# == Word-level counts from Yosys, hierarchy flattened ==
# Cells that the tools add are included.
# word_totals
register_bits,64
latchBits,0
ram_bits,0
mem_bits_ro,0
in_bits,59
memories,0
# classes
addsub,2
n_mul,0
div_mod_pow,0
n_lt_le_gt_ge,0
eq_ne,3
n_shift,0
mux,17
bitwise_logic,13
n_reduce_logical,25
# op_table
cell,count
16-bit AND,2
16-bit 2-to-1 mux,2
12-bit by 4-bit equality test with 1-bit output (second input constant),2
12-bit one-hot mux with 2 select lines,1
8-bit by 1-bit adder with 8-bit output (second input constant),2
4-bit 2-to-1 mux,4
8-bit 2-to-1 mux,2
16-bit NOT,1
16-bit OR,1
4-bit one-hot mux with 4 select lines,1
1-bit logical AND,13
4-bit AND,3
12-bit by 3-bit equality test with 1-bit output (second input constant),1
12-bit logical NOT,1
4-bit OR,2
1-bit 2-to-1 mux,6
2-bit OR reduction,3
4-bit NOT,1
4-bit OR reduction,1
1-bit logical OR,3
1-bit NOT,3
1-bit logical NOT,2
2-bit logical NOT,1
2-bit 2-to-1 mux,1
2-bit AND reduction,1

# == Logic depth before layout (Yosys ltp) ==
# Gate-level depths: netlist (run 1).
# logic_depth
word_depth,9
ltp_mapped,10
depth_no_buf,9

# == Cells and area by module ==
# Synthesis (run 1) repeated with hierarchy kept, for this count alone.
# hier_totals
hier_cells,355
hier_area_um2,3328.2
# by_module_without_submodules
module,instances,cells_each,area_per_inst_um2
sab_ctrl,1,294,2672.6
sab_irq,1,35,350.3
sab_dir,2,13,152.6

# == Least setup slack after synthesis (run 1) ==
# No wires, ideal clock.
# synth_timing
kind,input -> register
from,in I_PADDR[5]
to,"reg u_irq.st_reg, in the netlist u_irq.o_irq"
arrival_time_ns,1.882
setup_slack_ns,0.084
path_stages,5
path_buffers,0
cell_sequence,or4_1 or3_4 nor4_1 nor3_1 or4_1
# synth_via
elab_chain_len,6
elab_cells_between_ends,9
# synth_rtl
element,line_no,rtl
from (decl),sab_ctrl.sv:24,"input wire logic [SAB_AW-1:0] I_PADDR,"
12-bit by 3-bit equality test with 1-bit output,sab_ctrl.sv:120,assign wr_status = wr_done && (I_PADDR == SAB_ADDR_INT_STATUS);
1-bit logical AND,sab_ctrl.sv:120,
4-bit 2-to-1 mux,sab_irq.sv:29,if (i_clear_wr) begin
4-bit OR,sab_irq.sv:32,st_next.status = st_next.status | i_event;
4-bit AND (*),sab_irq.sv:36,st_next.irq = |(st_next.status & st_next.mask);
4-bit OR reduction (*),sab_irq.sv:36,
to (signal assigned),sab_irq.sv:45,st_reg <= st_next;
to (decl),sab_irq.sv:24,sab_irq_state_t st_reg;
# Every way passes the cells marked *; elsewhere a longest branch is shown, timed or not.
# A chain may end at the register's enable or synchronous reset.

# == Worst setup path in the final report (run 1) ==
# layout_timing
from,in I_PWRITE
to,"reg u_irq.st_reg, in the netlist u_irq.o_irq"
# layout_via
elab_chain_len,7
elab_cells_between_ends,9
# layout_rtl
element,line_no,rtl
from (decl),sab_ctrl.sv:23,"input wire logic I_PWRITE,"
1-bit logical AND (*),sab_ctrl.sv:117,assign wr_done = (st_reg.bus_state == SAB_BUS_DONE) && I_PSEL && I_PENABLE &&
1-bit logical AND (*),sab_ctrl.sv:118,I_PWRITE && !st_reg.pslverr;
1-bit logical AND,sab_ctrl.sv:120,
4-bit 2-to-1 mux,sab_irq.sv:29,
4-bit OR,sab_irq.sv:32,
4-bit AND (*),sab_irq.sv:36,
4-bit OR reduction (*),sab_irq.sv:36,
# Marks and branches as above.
===== config.mk =====
export PLATFORM = sky130hd
export DESIGN_NAME = oag_top
export DESIGN_NICKNAME = d
export VERILOG_FILES = /design/src/logic/oag_pkg.sv /design/src/logic/oag_top.sv /design/src/logic/oag_scale.sv /design/src/logic/oag_sext.sv
export SDC_FILE = /design/constraint.sdc
export NUM_CORES = 1
export LEC_CHECK = 0
export BUFFER_PORTS_ARGS = -buffer_cell sky130_fd_sc_hd__buf_4
export CAP_MARGIN = 20
export CORE_MARGIN = 4
export CORE_UTILIZATION = 45
export CTS_BUF_LIST = sky130_fd_sc_hd__clkbuf_16
export DETAILED_ROUTE_END_ITERATION = 7
export PLACE_DENSITY_LB_ADDON = 0.3
export SLEW_MARGIN = 15
export SYNTH_ARGS = -nofsm -noshare
export SYNTH_HDL_FRONTEND = slang
export SYNTH_HIERARCHICAL = 1
export SYNTH_SLANG_ARGS = --single-unit

===== constraint.sdc =====
create_clock -name clk -period 5.1 [get_ports clk]
set_input_delay 0 -clock clk [delete_from_list [all_inputs] [get_ports clk]]
set_output_delay 0 -clock clk [all_outputs]
set_load 0.01 [all_outputs]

════════════════

#### Assignment:
Return every entry exactly as given.

#### Answer for the task:
# == Word-level counts from Yosys, hierarchy flattened ==
# Cells that the tools add are included.
# word_totals
register_bits,64
latchBits,0
ram_bits,0
mem_bits_ro,0
in_bits,59
memories,0
# classes
addsub,2
n_mul,0
div_mod_pow,0
n_lt_le_gt_ge,0
eq_ne,3
n_shift,0
mux,17
bitwise_logic,13
n_reduce_logical,25
# op_table
cell,count
16-bit AND,2
16-bit 2-to-1 mux,2
12-bit by 4-bit equality test with 1-bit output (second input constant),2
12-bit one-hot mux with 2 select lines,1
8-bit by 1-bit adder with 8-bit output (second input constant),2
4-bit 2-to-1 mux,4
8-bit 2-to-1 mux,2
16-bit NOT,1
16-bit OR,1
4-bit one-hot mux with 4 select lines,1
1-bit logical AND,13
4-bit AND,3
12-bit by 3-bit equality test with 1-bit output (second input constant),1
12-bit logical NOT,1
4-bit OR,2
1-bit 2-to-1 mux,6
2-bit OR reduction,3
4-bit NOT,1
4-bit OR reduction,1
1-bit logical OR,3
1-bit NOT,3
1-bit logical NOT,2
2-bit logical NOT,1
2-bit 2-to-1 mux,1
2-bit AND reduction,1

# == Logic depth before layout (Yosys ltp) ==
# Gate-level depths: netlist (run 1).
# logic_depth
word_depth,9
ltp_mapped,10
depth_no_buf,9

# == Cells and area by module ==
# Synthesis (run 1) repeated with hierarchy kept, for this count alone.
# hier_totals
hier_cells,355
hier_area_um2,3328.2
# by_module_without_submodules
module,instances,cells_each,area_per_inst_um2
sab_ctrl,1,294,2672.6
sab_irq,1,35,350.3
sab_dir,2,13,152.6

# == Least setup slack after synthesis (run 1) ==
# No wires, ideal clock.
# synth_timing
kind,input -> register
from,in I_PADDR[5]
to,"reg u_irq.st_reg, in the netlist u_irq.o_irq"
arrival_time_ns,1.882
setup_slack_ns,0.084
path_stages,5
path_buffers,0
cell_sequence,or4_1 or3_4 nor4_1 nor3_1 or4_1
# synth_via
elab_chain_len,6
elab_cells_between_ends,9
# synth_rtl
element,line_no,rtl
from (decl),sab_ctrl.sv:24,"input wire logic [SAB_AW-1:0] I_PADDR,"
12-bit by 3-bit equality test with 1-bit output,sab_ctrl.sv:120,assign wr_status = wr_done && (I_PADDR == SAB_ADDR_INT_STATUS);
1-bit logical AND,sab_ctrl.sv:120,
4-bit 2-to-1 mux,sab_irq.sv:29,if (i_clear_wr) begin
4-bit OR,sab_irq.sv:32,st_next.status = st_next.status | i_event;
4-bit AND (*),sab_irq.sv:36,st_next.irq = |(st_next.status & st_next.mask);
4-bit OR reduction (*),sab_irq.sv:36,
to (signal assigned),sab_irq.sv:45,st_reg <= st_next;
to (decl),sab_irq.sv:24,sab_irq_state_t st_reg;
# Every way passes the cells marked *; elsewhere a longest branch is shown, timed or not.
# A chain may end at the register's enable or synchronous reset.

# == Worst setup path in the final report (run 1) ==
# layout_timing
from,in I_PWRITE
to,"reg u_irq.st_reg, in the netlist u_irq.o_irq"
# layout_via
elab_chain_len,7
elab_cells_between_ends,9
# layout_rtl
element,line_no,rtl
from (decl),sab_ctrl.sv:23,"input wire logic I_PWRITE,"
1-bit logical AND (*),sab_ctrl.sv:117,assign wr_done = (st_reg.bus_state == SAB_BUS_DONE) && I_PSEL && I_PENABLE &&
1-bit logical AND (*),sab_ctrl.sv:118,I_PWRITE && !st_reg.pslverr;
1-bit logical AND,sab_ctrl.sv:120,
4-bit 2-to-1 mux,sab_irq.sv:29,
4-bit OR,sab_irq.sv:32,
4-bit AND (*),sab_irq.sv:36,
4-bit OR reduction (*),sab_irq.sv:36,
# Marks and branches as above.
===== config.mk =====
export PLATFORM = sky130hd
export DESIGN_NAME = oag_top
export DESIGN_NICKNAME = d
export VERILOG_FILES = /design/src/logic/oag_pkg.sv /design/src/logic/oag_top.sv /design/src/logic/oag_scale.sv /design/src/logic/oag_sext.sv
export SDC_FILE = /design/constraint.sdc
export NUM_CORES = 1
export LEC_CHECK = 0
export BUFFER_PORTS_ARGS = -buffer_cell sky130_fd_sc_hd__buf_4
export CAP_MARGIN = 20
export CORE_MARGIN = 4
export CORE_UTILIZATION = 45
export CTS_BUF_LIST = sky130_fd_sc_hd__clkbuf_16
export DETAILED_ROUTE_END_ITERATION = 7
export PLACE_DENSITY_LB_ADDON = 0.3
export SLEW_MARGIN = 15
export SYNTH_ARGS = -nofsm -noshare
export SYNTH_HDL_FRONTEND = slang
export SYNTH_HIERARCHICAL = 1
export SYNTH_SLANG_ARGS = --single-unit

===== constraint.sdc =====
create_clock -name clk -period 5.1 [get_ports clk]
set_input_delay 0 -clock clk [delete_from_list [all_inputs] [get_ports clk]]
set_output_delay 0 -clock clk [all_outputs]
set_load 0.01 [all_outputs]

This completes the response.